<file path="src/rtl/ctxsv_pkg.sv">
package ctxsv_pkg;
  localparam int WORD_W = 32;

  typedef enum logic [1:0] {K_NULL, K_IDLE, K_FULL} kind_e;

  // format word: version, bytes following the format word, zero low half
  function automatic logic [WORD_W-1:0] fmt_word(input logic [7:0] ver, input int words);
    return {ver, 8'((words - 1) * 4), 16'h0000};
  endfunction
endpackage

</file>
<file path="src/rtl/ctxsv_sync.sv">
module ctxsv_sync #(
  parameter int STAGES = 2
) (
  input  logic clk,
  input  logic rst_n,
  input  logic d,
  output logic q
);
  logic [STAGES-1:0] sh;

  always_ff @(posedge clk or negedge rst_n) begin
    if (!rst_n) sh <= '0;
    else        sh <= {sh[STAGES-2:0], d};
  end

  assign q = sh[STAGES-1];
endmodule

</file>
<file path="src/rtl/ctxsv_sizer.sv">
module ctxsv_sizer
  import ctxsv_pkg::*;
#(
  parameter int FULL_WORDS = 46,
  parameter int CNT_W      = 16
) (
  input  logic             null_st,
  input  logic             eu_busy,
  input  logic [CNT_W-1:0] eu_remaining,
  output kind_e            kind,
  output logic             must_wait
);
  always_comb begin
    must_wait = 1'b0;
    if (null_st)      kind = K_NULL;
    else if (!eu_busy) kind = K_IDLE;
    else if (eu_remaining < CNT_W'(FULL_WORDS)) begin
      kind      = K_IDLE;
      must_wait = 1'b1;
    end else          kind = K_FULL;
  end
endmodule

</file>
<file path="src/rtl/ctxsv_fmtchk.sv">
module ctxsv_fmtchk
  import ctxsv_pkg::*;
#(
  parameter logic [7:0] VERSION    = 8'h1F,
  parameter int         IDLE_WORDS = 7,
  parameter int         FULL_WORDS = 46
) (
  input  logic [WORD_W-1:0] word,
  output logic              ok,
  output kind_e             kind
);
  localparam logic [7:0] L_IDLE = 8'((IDLE_WORDS - 1) * 4);
  localparam logic [7:0] L_FULL = 8'((FULL_WORDS - 1) * 4);

  logic [7:0] len;
  logic       hdr_ok;

  assign len    = word[23:16];
  assign hdr_ok = (word[31:24] == VERSION) && (word[15:0] == 16'h0000);

  always_comb begin
    ok   = hdr_ok;
    kind = K_NULL;
    if (len == L_IDLE)      kind = K_IDLE;
    else if (len == L_FULL) kind = K_FULL;
    else if (len != 8'h00)  ok = 1'b0;
  end
endmodule

</file>
<file path="src/rtl/ctxsv_top.sv">
module ctxsv_top
  import ctxsv_pkg::*;
#(
  parameter int         IDLE_WORDS = 7,
  parameter int         FULL_WORDS = 46,
  parameter int         CNT_W      = 16,
  parameter logic [7:0] VERSION    = 8'h1F,
  localparam int        AW         = $clog2(FULL_WORDS)
) (
  input  logic              clk,
  input  logic              rst_n,
  input  logic              save_req,
  output logic              save_ack,
  input  logic              rest_req,
  output logic              rest_ack,
  input  logic              op_start,
  input  logic              eu_busy,
  input  logic [CNT_W-1:0]  eu_remaining,
  output logic              eu_halt,
  output logic              eu_resume,
  output logic [AW-1:0]     ctx_addr,
  input  logic [31:0]       ctx_rdata,
  output logic [31:0]       ctx_wdata,
  output logic              ctx_we,
  output logic              out_valid,
  input  logic              out_ready,
  output logic [31:0]       out_data,
  input  logic              in_valid,
  output logic              in_ready,
  input  logic [31:0]       in_data,
  output logic              proto_err
);
  typedef enum logic [2:0] {S_IDLE, S_WAIT, S_SEND, S_RECV, S_ACK} st_e;

  localparam logic [AW-1:0] LAST_IDLE = AW'(IDLE_WORDS - 1);
  localparam logic [AW-1:0] LAST_FULL = AW'(FULL_WORDS - 1);

  st_e           st;
  kind_e         kind, sz_kind, fc_kind;
  logic [AW-1:0] idx, last_idx;
  logic          null_st, is_save, sz_wait, fc_ok;
  logic          save_s, rest_s, save_q, rest_q, save_rise, rest_rise;
  logic          out_beat, in_beat;

  ctxsv_sync #(.STAGES(2)) u_sync_save (.clk(clk), .rst_n(rst_n), .d(save_req), .q(save_s));
  ctxsv_sync #(.STAGES(2)) u_sync_rest (.clk(clk), .rst_n(rst_n), .d(rest_req), .q(rest_s));

  ctxsv_sizer #(.FULL_WORDS(FULL_WORDS), .CNT_W(CNT_W)) u_sizer (
    .null_st(null_st), .eu_busy(eu_busy), .eu_remaining(eu_remaining),
    .kind(sz_kind), .must_wait(sz_wait));

  ctxsv_fmtchk #(.VERSION(VERSION), .IDLE_WORDS(IDLE_WORDS), .FULL_WORDS(FULL_WORDS)) u_fmt (
    .word(in_data), .ok(fc_ok), .kind(fc_kind));

  assign save_rise = save_s & ~save_q;
  assign rest_rise = rest_s & ~rest_q;
  assign out_beat  = out_valid & out_ready;
  assign in_beat   = in_valid & in_ready;

  always_comb begin
    case (kind)
      K_IDLE:  last_idx = LAST_IDLE;
      K_FULL:  last_idx = LAST_FULL;
      default: last_idx = '0;
    endcase
  end

  always_ff @(posedge clk or negedge rst_n) begin
    if (!rst_n) begin
      st        <= S_IDLE;
      kind      <= K_NULL;
      idx       <= '0;
      null_st   <= 1'b1;
      is_save   <= 1'b0;
      proto_err <= 1'b0;
      eu_resume <= 1'b0;
      save_q    <= 1'b0;
      rest_q    <= 1'b0;
    end else begin
      save_q    <= save_s;
      rest_q    <= rest_s;
      eu_resume <= 1'b0;
      case (st)
        S_IDLE: begin
          idx <= '0;
          if (save_rise) begin
            is_save <= 1'b1;
            kind    <= sz_kind;
            st      <= sz_wait ? S_WAIT : S_SEND;
          end else if (rest_rise) begin
            is_save   <= 1'b0;
            proto_err <= 1'b0;
            st        <= S_RECV;
          end else if (op_start) begin
            null_st <= 1'b0;
          end
        end
        S_WAIT: if (!eu_busy) st <= S_SEND;
        S_SEND: if (out_beat) begin
          if (idx == last_idx) begin
            st  <= S_ACK;
            idx <= '0;
          end else idx <= idx + AW'(1);
        end
        S_RECV: if (in_beat) begin
          if (idx == '0) begin
            if (!fc_ok) begin
              proto_err <= 1'b1;
              st        <= S_ACK;
            end else if (fc_kind == K_NULL) begin
              null_st <= 1'b1;
              st      <= S_ACK;
            end else begin
              kind <= fc_kind;
              idx  <= AW'(1);
            end
          end else if (idx == last_idx) begin
            null_st   <= 1'b0;
            eu_resume <= (kind == K_FULL);
            idx       <= '0;
            st        <= S_ACK;
          end else idx <= idx + AW'(1);
        end
        S_ACK: if (is_save ? !save_s : !rest_s) st <= S_IDLE;
        default: st <= S_IDLE;
      endcase
    end
  end

  assign out_valid = (st == S_SEND);
  assign in_ready  = (st == S_RECV);
  assign save_ack  = (st == S_ACK) && is_save;
  assign rest_ack  = (st == S_ACK) && !is_save;
  assign eu_halt   = ((st == S_SEND) || (st == S_ACK)) && is_save && (kind == K_FULL);
  assign ctx_addr  = idx - AW'(1);
  assign ctx_wdata = in_data;
  assign ctx_we    = in_beat && (idx != '0);
  assign out_data  = (idx == '0)
                   ? fmt_word(VERSION, (kind == K_NULL) ? 1 : (kind == K_IDLE) ? IDLE_WORDS : FULL_WORDS)
                   : ctx_rdata;
endmodule

</file>
**src/rtl/fma_exc_pkg.sv**
```systemverilog
package fma_exc_pkg;

    // Status register layout
    localparam int STAT_W  = 16;
    localparam int RN_LSB  = 0;
    localparam int RN_W    = 2;
    localparam int FI_BIT  = 2;
    localparam int FR_BIT  = 3;
    localparam int CLS_LSB = 4;
    localparam int CLS_W   = 5;
    localparam int STK_LSB = 9;
    localparam int STK_N   = 6;
    localparam int FX_BIT  = 15;
    localparam int FLAG_W  = 7;

    localparam logic [2:0] RSEL_ODD = 3'b100;

    typedef enum logic [1:0] {
        ST_IDLE  = 2'd0,
        ST_DONE  = 2'd1,
        ST_FAULT = 2'd2
    } seq_state_e;

    typedef struct packed {
        logic inc;
        logic inx;
        logic unf;
        logic ovf;
        logic isi;
        logic imz;
        logic snan;
    } core_flags_t;

endpackage

```
**src/rtl/fma_exc_decode.sv**
```systemverilog
module fma_exc_decode
    import fma_exc_pkg::*;
(
    input  logic               op_valid,
    input  logic               fac_en,
    input  logic               inv_en,
    input  core_flags_t        flags,
    input  logic               rto_ovr,
    input  logic [RN_W-1:0]    rn_field,
    output logic               exec,
    output logic               refuse,
    output logic               wr_ok,
    output logic [STK_N-1:0]   sets,
    output logic               fr_new,
    output logic               fi_new,
    output logic [2:0]         rnd_sel
);

    logic any_invalid;
    logic trap;

    always_comb begin
        any_invalid = flags.snan | flags.imz | flags.isi;
        trap        = any_invalid & inv_en;
        exec        = op_valid & fac_en;
        refuse      = op_valid & ~fac_en;
        wr_ok       = exec & ~trap;
        sets        = {flags.inx, flags.unf, flags.ovf,
                       flags.isi, flags.imz, flags.snan};
        fr_new      = ~any_invalid & flags.inc;
        fi_new      = ~any_invalid & flags.inx;
        if (rto_ovr) begin
            rnd_sel = RSEL_ODD;
        end else begin
            rnd_sel = {1'b0, rn_field};
        end
    end

endmodule

```
**src/rtl/fma_exc_statreg.sv**
```systemverilog
module fma_exc_statreg
    import fma_exc_pkg::*;
(
    input  logic                clk,
    input  logic                rst_n,
    input  logic                exec,
    input  logic                refuse,
    input  logic                sw_we,
    input  logic [STAT_W-1:0]   sw_data,
    input  logic [STK_N-1:0]    sets,
    input  logic                fr_new,
    input  logic                fi_new,
    input  logic                cls_we,
    input  logic [CLS_W-1:0]    cls,
    input  logic [FLAG_W-1:0]   flags_in,
    output logic [STAT_W-1:0]   stat,
    output logic [FLAG_W-1:0]   op_exc
);

    logic [STAT_W-1:0] stat_r;
    logic [STAT_W-1:0] stat_nxt;
    logic [STK_N-1:0]  stk_old;
    logic [STK_N-1:0]  fresh;
    logic [FLAG_W-1:0] exc_r;

    always_comb begin
        stk_old  = stat_r[STK_LSB +: STK_N];
        fresh    = sets & ~stk_old;
        stat_nxt = stat_r;
        if (exec) begin
            stat_nxt[STK_LSB +: STK_N] = stk_old | sets;
            if (|fresh) begin
                stat_nxt[FX_BIT] = 1'b1;
            end
            stat_nxt[FR_BIT] = fr_new;
            stat_nxt[FI_BIT] = fi_new;
            if (cls_we) begin
                stat_nxt[CLS_LSB +: CLS_W] = cls;
            end
        end
        if (sw_we) begin
            stat_nxt = sw_data;
        end
    end

    always_ff @(posedge clk or negedge rst_n) begin
        if (!rst_n) begin
            stat_r <= '0;
        end else begin
            stat_r <= stat_nxt;
        end
    end

    // Per-operation flags: cleared at every strobe, then loaded if executed
    always_ff @(posedge clk or negedge rst_n) begin
        if (!rst_n) begin
            exc_r <= '0;
        end else if (exec) begin
            exc_r <= flags_in;
        end else if (refuse) begin
            exc_r <= '0;
        end
    end

    assign stat   = stat_r;
    assign op_exc = exc_r;

endmodule

```
**src/rtl/fma_exc_seq.sv**
```systemverilog
module fma_exc_seq
    import fma_exc_pkg::*;
(
    input  logic clk,
    input  logic rst_n,
    input  logic exec,
    input  logic refuse,
    output logic done,
    output logic fac_unavail
);

    seq_state_e state_q;
    seq_state_e state_d;

    always_comb begin
        state_d = ST_IDLE;
        unique case (state_q)
            ST_IDLE, ST_DONE, ST_FAULT: begin
                if (exec) begin
                    state_d = ST_DONE;
                end else if (refuse) begin
                    state_d = ST_FAULT;
                end else begin
                    state_d = ST_IDLE;
                end
            end
            default: state_d = ST_IDLE;
        endcase
    end

    always_ff @(posedge clk or negedge rst_n) begin
        if (!rst_n) begin
            state_q <= ST_IDLE;
        end else begin
            state_q <= state_d;
        end
    end

    always_comb begin
        done        = 1'b0;
        fac_unavail = 1'b0;
        unique case (state_q)
            ST_IDLE:  ;
            ST_DONE:  done = 1'b1;
            ST_FAULT: fac_unavail = 1'b1;
            default:  ;
        endcase
    end

endmodule

```
**src/rtl/fma_exc_wb_ctrl.sv**
```systemverilog
module fma_exc_wb_ctrl
    import fma_exc_pkg::*;
#(
    parameter int DATA_W = 128,
    parameter int IDX_W  = 5
) (
    input  logic                clk,
    input  logic                rst_n,
    input  logic                op_valid,
    input  logic                fac_en,
    input  logic                inv_en,
    input  logic [6:0]          core_flags,
    input  logic                rto_ovr,
    input  logic [DATA_W-1:0]   res_data,
    input  logic [4:0]          res_class,
    input  logic [IDX_W-1:0]    idx_a,
    input  logic [IDX_W-1:0]    idx_b,
    input  logic [IDX_W-1:0]    idx_t,
    input  logic                sw_we,
    input  logic [15:0]         sw_data,
    output logic [2:0]          rnd_sel,
    output logic [IDX_W-1:0]    mul_a_idx,
    output logic [IDX_W-1:0]    mul_c_idx,
    output logic [IDX_W-1:0]    add_idx,
    output logic [IDX_W-1:0]    dest_idx,
    output logic                dest_we,
    output logic [DATA_W-1:0]   dest_data,
    output logic [15:0]         stat_q,
    output logic [6:0]          op_exc,
    output logic                done,
    output logic                fac_unavail
);

    core_flags_t        flags;
    logic               exec;
    logic               refuse;
    logic               wr_ok;
    logic [STK_N-1:0]   sets;
    logic               fr_new;
    logic               fi_new;
    logic [STAT_W-1:0]  stat;

    assign flags = core_flags_t'(core_flags);

    fma_exc_decode u_decode (
        .op_valid (op_valid),
        .fac_en   (fac_en),
        .inv_en   (inv_en),
        .flags    (flags),
        .rto_ovr  (rto_ovr),
        .rn_field (stat[RN_LSB +: RN_W]),
        .exec     (exec),
        .refuse   (refuse),
        .wr_ok    (wr_ok),
        .sets     (sets),
        .fr_new   (fr_new),
        .fi_new   (fi_new),
        .rnd_sel  (rnd_sel)
    );

    fma_exc_statreg u_statreg (
        .clk      (clk),
        .rst_n    (rst_n),
        .exec     (exec),
        .refuse   (refuse),
        .sw_we    (sw_we),
        .sw_data  (sw_data),
        .sets     (sets),
        .fr_new   (fr_new),
        .fi_new   (fi_new),
        .cls_we   (wr_ok),
        .cls      (res_class),
        .flags_in (core_flags),
        .stat     (stat),
        .op_exc   (op_exc)
    );

    fma_exc_seq u_seq (
        .clk         (clk),
        .rst_n       (rst_n),
        .exec        (exec),
        .refuse      (refuse),
        .done        (done),
        .fac_unavail (fac_unavail)
    );

    // Operand routing: multiply A by C, add the target's old value
    assign mul_a_idx = idx_a;
    assign mul_c_idx = idx_b;
    assign add_idx   = idx_t;
    assign dest_idx  = idx_t;

    assign dest_we   = wr_ok;
    assign dest_data = res_data;
    assign stat_q    = stat;

endmodule

```
**config.mk**
```make
export PLATFORM = sky130hd
export DESIGN_NAME = fma_exc_wb_ctrl
export DESIGN_NICKNAME = d
export VERILOG_FILES = /design/src/rtl/fma_exc_pkg.sv /design/src/rtl/fma_exc_decode.sv /design/src/rtl/fma_exc_statreg.sv /design/src/rtl/fma_exc_seq.sv /design/src/rtl/fma_exc_wb_ctrl.sv
export SDC_FILE = /design/constraint.sdc
export NUM_CORES = 1
export LEC_CHECK = 0
export BUFFER_PORTS_ARGS = -buffer_cell sky130_fd_sc_hd__buf_2
export CAP_MARGIN = 5
export CORE_AREA = 2 2 138 140
export DETAILED_ROUTE_END_ITERATION = 7
export DIE_AREA = 0 0 140 142
export HOLD_SLACK_MARGIN = 0.05
export PLACE_DENSITY_LB_ADDON = 0.1
export SETUP_SLACK_MARGIN = 0.4
export SLEW_MARGIN = 30
export SYNTH_ARGS = -nofsm -noshare
export SYNTH_HDL_FRONTEND = slang
export SYNTH_SLANG_ARGS = --single-unit
```
**constraint.sdc**
```tcl
create_clock -name clk -period 1.5 [get_ports clk]
set_input_delay 0.15 -clock clk [delete_from_list [all_inputs] [get_ports clk]]
set_output_delay 0.15 -clock clk [all_outputs]
set_load 0.01 [all_outputs]
```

- - - - -

> _Your objective_
Beginning at the line with "S_ACK: if (is_save" and stopping after the line with "idx - AW'(1);", please write out every line of the data above exactly and nothing else.

> _Response box_
        S_ACK: if (is_save ? !save_s : !rest_s) st <= S_IDLE;
        default: st <= S_IDLE;
      endcase
    end
  end

  assign out_valid = (st == S_SEND);
  assign in_ready  = (st == S_RECV);
  assign save_ack  = (st == S_ACK) && is_save;
  assign rest_ack  = (st == S_ACK) && !is_save;
  assign eu_halt   = ((st == S_SEND) || (st == S_ACK)) && is_save && (kind == K_FULL);
  assign ctx_addr  = idx - AW'(1);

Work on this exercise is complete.